● **EXERCISE**
Instruction for the data below: set down exactly the lines from the line with "The number of max-slew" to the line with "The count of", inclusive, and no others.

● **DATASET EXCERPTS**
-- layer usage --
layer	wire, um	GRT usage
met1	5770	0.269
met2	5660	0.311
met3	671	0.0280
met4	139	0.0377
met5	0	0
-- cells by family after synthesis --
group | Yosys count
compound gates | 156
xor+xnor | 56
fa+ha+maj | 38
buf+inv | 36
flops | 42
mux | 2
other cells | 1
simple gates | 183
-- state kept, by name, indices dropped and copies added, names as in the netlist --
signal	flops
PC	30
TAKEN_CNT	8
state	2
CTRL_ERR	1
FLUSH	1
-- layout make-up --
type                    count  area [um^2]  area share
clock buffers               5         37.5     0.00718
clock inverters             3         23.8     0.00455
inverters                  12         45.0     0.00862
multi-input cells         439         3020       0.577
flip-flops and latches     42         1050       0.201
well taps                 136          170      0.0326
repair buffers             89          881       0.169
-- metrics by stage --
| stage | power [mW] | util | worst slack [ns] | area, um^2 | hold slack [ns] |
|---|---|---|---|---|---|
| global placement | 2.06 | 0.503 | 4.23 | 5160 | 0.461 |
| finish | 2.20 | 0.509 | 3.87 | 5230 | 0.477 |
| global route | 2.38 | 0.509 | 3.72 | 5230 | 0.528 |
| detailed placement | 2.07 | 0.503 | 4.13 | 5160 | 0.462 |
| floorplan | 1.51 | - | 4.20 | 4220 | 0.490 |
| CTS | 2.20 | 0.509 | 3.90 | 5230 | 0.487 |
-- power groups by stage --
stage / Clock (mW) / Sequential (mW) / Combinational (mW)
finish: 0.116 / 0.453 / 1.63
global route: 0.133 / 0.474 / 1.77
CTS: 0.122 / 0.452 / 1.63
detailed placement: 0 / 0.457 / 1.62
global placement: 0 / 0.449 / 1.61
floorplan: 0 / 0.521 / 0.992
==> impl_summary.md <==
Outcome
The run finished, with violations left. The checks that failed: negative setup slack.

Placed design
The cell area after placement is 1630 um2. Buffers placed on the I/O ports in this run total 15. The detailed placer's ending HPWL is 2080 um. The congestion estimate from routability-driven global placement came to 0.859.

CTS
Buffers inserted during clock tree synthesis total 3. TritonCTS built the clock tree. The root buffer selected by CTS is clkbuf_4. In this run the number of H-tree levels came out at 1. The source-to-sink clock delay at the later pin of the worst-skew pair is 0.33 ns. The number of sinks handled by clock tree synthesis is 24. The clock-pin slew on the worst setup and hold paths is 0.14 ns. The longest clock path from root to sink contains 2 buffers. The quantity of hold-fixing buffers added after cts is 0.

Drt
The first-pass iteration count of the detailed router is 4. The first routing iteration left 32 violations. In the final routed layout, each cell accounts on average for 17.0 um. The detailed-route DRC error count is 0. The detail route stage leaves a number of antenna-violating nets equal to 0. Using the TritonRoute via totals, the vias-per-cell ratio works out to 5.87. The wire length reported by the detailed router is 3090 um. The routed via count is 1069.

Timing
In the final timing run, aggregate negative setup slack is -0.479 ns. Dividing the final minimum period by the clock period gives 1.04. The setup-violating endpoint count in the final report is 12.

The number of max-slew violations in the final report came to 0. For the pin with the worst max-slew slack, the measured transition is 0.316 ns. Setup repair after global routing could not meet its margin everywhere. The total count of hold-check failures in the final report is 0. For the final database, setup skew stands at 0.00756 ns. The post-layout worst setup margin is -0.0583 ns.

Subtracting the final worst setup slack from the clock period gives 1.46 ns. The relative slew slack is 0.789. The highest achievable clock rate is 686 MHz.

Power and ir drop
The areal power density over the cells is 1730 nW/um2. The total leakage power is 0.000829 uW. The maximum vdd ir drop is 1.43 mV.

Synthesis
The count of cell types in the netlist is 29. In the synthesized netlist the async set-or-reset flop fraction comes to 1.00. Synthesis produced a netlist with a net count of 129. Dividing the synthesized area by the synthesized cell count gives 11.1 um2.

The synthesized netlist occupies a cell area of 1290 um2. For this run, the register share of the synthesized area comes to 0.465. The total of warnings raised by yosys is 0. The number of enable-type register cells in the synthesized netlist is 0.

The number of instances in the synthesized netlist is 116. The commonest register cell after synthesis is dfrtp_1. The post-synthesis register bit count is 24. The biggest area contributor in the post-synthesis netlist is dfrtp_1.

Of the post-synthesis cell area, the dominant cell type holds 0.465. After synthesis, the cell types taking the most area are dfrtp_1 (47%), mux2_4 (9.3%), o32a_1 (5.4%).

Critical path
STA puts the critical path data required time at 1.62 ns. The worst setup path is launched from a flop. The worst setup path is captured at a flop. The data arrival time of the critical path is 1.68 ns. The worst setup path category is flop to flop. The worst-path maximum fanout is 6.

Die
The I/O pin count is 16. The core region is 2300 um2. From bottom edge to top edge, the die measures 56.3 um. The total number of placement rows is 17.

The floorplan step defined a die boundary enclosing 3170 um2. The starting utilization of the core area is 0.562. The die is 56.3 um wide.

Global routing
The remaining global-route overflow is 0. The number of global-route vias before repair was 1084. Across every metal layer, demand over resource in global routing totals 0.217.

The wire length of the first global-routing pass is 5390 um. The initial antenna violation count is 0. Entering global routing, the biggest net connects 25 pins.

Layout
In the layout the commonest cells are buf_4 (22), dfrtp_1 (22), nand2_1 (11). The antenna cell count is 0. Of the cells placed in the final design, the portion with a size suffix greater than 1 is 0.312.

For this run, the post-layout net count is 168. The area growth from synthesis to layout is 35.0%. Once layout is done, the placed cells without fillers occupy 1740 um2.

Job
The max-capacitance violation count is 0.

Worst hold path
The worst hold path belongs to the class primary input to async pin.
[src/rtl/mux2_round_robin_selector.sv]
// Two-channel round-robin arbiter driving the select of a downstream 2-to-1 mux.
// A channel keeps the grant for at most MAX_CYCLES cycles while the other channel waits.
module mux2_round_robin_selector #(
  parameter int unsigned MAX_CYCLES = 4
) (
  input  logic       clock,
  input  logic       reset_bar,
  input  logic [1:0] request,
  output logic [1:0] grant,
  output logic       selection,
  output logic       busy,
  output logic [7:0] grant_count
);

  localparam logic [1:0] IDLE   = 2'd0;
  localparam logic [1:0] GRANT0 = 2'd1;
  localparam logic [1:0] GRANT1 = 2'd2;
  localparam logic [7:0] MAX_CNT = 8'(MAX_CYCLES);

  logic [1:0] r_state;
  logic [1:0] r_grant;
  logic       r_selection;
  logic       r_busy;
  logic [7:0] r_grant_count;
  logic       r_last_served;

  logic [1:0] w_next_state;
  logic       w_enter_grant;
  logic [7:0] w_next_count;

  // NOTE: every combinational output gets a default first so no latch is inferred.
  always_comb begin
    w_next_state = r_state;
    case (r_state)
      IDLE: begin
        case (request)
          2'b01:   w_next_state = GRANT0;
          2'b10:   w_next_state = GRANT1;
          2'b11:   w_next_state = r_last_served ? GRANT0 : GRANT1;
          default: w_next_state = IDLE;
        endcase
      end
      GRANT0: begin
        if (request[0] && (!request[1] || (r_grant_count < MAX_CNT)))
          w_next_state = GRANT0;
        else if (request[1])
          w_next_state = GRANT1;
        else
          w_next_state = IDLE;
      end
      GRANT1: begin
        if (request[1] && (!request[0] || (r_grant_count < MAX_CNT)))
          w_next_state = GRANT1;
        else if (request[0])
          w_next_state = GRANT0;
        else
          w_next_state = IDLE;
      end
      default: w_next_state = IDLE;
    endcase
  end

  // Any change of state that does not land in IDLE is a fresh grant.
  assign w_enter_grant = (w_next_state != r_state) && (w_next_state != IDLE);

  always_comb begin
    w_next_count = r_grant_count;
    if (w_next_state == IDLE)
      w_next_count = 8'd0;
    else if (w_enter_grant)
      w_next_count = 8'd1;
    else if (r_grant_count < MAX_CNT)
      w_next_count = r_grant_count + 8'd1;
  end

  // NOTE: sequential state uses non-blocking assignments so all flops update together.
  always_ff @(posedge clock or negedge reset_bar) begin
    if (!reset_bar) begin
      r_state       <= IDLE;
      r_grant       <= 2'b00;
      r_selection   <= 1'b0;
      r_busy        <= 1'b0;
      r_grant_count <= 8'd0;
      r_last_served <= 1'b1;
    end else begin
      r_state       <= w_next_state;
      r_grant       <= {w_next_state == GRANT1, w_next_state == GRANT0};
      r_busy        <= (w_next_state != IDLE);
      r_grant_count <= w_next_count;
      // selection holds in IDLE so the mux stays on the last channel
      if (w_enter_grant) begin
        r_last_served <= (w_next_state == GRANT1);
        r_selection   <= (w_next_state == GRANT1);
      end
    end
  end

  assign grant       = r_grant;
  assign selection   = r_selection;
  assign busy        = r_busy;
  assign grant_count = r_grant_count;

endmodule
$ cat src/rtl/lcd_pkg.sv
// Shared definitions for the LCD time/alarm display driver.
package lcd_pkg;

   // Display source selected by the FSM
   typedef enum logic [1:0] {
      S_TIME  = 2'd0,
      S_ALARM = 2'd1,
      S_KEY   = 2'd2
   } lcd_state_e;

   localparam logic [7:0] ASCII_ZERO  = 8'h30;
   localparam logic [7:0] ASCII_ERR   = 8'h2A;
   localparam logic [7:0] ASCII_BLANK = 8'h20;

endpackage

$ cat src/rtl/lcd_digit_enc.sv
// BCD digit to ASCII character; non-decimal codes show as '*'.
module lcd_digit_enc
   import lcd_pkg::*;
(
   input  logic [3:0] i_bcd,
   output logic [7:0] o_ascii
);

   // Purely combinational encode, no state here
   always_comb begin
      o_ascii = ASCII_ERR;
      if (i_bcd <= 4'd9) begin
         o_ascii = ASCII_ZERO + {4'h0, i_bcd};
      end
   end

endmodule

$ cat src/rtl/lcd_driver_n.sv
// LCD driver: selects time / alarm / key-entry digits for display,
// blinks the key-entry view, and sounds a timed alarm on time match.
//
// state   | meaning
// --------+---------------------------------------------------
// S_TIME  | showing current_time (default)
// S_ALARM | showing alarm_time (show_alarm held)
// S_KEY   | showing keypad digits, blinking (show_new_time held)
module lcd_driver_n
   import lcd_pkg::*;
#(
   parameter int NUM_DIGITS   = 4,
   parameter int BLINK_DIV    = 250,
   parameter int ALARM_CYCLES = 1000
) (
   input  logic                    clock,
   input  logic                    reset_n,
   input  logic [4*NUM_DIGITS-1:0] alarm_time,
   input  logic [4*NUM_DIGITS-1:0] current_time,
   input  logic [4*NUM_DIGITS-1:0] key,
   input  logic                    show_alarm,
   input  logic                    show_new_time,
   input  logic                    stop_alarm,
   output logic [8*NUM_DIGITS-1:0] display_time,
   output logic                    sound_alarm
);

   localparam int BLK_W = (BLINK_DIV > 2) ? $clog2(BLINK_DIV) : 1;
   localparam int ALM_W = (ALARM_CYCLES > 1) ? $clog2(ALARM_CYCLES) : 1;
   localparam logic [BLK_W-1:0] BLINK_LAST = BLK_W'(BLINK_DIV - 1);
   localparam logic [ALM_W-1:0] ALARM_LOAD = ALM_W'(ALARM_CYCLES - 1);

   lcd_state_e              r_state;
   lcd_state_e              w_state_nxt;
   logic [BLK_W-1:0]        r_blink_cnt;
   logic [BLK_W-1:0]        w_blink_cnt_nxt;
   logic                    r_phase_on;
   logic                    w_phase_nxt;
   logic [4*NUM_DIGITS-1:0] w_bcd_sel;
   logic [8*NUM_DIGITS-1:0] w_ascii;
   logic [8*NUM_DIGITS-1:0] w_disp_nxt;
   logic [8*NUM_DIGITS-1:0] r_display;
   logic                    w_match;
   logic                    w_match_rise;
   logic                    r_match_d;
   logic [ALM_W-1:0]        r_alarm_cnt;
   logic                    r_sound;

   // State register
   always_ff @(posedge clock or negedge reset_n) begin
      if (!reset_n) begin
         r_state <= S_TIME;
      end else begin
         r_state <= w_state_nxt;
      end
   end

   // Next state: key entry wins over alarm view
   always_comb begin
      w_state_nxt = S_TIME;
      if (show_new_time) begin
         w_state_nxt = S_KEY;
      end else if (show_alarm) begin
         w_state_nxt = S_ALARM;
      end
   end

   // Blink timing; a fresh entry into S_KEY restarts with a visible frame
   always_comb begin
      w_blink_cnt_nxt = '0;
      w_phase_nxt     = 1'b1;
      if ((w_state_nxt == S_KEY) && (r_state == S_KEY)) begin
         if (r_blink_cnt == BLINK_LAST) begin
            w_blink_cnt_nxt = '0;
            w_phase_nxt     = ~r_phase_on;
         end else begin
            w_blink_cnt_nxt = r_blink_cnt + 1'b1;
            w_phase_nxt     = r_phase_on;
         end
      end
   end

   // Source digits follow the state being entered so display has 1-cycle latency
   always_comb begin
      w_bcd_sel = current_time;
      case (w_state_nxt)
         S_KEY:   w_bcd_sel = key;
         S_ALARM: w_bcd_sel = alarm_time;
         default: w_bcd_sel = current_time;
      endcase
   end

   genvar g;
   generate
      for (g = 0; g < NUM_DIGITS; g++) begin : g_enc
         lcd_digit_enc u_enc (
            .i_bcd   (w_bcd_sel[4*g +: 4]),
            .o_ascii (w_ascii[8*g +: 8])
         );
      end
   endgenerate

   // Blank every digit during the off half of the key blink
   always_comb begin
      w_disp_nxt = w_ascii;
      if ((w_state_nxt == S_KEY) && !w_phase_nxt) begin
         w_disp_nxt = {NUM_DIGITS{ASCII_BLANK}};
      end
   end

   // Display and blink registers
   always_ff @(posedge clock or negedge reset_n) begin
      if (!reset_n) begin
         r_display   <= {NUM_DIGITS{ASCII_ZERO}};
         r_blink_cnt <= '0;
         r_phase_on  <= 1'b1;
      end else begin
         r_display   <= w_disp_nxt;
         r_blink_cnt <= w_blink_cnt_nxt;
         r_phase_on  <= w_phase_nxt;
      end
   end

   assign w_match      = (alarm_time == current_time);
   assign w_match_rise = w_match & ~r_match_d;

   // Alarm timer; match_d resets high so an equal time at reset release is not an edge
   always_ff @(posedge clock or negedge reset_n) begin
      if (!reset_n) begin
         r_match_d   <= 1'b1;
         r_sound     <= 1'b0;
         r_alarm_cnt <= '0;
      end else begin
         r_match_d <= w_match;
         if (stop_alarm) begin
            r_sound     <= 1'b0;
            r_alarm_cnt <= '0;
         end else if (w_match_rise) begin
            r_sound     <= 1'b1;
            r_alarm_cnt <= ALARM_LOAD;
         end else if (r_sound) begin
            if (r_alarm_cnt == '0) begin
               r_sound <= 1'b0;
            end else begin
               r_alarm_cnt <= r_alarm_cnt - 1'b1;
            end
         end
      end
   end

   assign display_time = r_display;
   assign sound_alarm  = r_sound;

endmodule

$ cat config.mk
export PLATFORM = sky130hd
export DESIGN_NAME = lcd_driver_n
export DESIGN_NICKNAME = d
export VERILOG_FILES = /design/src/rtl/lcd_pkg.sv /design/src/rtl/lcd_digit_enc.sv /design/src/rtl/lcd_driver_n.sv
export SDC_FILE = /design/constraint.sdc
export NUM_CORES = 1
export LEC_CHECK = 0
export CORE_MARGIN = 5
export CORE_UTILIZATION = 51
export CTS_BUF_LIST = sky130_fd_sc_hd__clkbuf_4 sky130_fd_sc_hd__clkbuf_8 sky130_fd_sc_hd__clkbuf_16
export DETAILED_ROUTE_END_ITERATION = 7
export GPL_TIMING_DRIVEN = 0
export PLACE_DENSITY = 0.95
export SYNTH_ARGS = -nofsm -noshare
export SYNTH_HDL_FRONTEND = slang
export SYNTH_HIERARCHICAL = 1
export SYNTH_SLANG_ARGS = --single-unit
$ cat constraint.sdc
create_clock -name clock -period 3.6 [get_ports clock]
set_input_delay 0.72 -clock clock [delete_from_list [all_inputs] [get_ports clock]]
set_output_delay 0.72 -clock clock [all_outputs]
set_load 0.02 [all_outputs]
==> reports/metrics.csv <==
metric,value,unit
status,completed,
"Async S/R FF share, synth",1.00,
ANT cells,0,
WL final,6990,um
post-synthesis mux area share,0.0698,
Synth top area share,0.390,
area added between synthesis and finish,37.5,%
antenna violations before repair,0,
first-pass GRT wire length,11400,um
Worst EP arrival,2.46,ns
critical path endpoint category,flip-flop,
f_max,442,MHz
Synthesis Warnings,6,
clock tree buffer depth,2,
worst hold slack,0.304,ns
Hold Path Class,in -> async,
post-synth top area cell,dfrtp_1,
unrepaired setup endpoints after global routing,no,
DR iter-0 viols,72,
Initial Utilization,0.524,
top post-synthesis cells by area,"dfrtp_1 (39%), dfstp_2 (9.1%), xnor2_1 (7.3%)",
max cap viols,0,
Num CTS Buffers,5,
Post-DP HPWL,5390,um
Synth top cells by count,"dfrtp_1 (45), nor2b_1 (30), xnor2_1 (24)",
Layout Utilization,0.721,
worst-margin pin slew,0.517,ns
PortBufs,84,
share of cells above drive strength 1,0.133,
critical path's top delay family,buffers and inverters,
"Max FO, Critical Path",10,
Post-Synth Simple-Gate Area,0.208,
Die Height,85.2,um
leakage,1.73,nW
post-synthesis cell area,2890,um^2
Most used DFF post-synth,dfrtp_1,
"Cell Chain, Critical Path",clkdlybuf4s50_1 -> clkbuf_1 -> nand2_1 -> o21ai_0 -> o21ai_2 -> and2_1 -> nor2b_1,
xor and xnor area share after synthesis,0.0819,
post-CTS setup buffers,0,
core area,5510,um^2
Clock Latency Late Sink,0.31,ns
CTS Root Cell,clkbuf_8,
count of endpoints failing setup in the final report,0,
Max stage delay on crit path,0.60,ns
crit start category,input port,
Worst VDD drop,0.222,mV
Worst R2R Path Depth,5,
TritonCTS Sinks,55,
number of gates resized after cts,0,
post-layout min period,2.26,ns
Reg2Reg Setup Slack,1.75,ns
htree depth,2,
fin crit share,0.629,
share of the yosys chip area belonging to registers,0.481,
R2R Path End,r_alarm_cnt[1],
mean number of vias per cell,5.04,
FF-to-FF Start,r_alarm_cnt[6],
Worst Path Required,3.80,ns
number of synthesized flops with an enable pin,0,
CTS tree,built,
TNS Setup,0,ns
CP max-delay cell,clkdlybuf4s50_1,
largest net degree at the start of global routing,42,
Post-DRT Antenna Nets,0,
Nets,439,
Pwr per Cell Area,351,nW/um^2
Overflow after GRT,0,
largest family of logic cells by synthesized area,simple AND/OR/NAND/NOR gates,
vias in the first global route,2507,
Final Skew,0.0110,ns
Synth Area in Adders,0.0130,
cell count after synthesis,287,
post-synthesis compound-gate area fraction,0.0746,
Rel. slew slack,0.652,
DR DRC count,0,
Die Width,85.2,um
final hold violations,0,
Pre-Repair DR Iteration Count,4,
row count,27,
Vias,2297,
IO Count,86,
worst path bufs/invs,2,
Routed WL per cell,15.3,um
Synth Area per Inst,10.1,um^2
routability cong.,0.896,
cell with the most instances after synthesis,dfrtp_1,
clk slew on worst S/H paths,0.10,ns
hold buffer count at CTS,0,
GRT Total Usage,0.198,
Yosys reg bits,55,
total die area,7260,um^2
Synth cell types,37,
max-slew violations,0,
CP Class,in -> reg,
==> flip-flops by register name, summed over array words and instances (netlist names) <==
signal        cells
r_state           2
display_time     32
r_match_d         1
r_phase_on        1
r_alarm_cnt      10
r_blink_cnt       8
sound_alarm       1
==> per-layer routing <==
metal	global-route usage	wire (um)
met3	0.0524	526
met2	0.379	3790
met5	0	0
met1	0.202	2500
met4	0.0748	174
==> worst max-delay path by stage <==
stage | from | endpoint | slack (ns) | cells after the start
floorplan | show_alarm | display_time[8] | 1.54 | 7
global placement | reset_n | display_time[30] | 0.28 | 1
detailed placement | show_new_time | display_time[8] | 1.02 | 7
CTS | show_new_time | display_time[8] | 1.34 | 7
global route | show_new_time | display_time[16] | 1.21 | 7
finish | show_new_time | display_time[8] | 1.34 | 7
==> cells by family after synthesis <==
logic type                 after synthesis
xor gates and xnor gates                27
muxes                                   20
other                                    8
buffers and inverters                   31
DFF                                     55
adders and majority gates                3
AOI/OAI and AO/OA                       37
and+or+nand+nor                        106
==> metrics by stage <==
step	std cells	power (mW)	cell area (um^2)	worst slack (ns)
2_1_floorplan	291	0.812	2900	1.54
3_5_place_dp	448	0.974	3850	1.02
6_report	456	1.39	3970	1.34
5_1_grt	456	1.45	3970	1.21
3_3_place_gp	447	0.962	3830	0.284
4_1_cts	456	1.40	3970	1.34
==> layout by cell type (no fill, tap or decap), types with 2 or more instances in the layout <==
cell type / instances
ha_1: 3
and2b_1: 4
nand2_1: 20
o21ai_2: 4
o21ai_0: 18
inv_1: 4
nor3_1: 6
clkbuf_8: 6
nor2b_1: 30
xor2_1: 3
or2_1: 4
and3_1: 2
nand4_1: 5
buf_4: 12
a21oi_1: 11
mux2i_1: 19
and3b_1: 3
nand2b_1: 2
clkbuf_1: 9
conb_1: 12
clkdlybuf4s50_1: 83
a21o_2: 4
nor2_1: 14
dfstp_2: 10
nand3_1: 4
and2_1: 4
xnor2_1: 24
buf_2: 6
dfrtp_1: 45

● **EXERCISE ANSWER**
The number of max-slew violations in the final report came to 0. For the pin with the worst max-slew slack, the measured transition is 0.316 ns. Setup repair after global routing could not meet its margin everywhere. The total count of hold-check failures in the final report is 0. For the final database, setup skew stands at 0.00756 ns. The post-layout worst setup margin is -0.0583 ns.

Subtracting the final worst setup slack from the clock period gives 1.46 ns. The relative slew slack is 0.789. The highest achievable clock rate is 686 MHz.

Power and ir drop
The areal power density over the cells is 1730 nW/um2. The total leakage power is 0.000829 uW. The maximum vdd ir drop is 1.43 mV.

Synthesis
The count of cell types in the netlist is 29. In the synthesized netlist the async set-or-reset flop fraction comes to 1.00. Synthesis produced a netlist with a net count of 129. Dividing the synthesized area by the synthesized cell count gives 11.1 um2.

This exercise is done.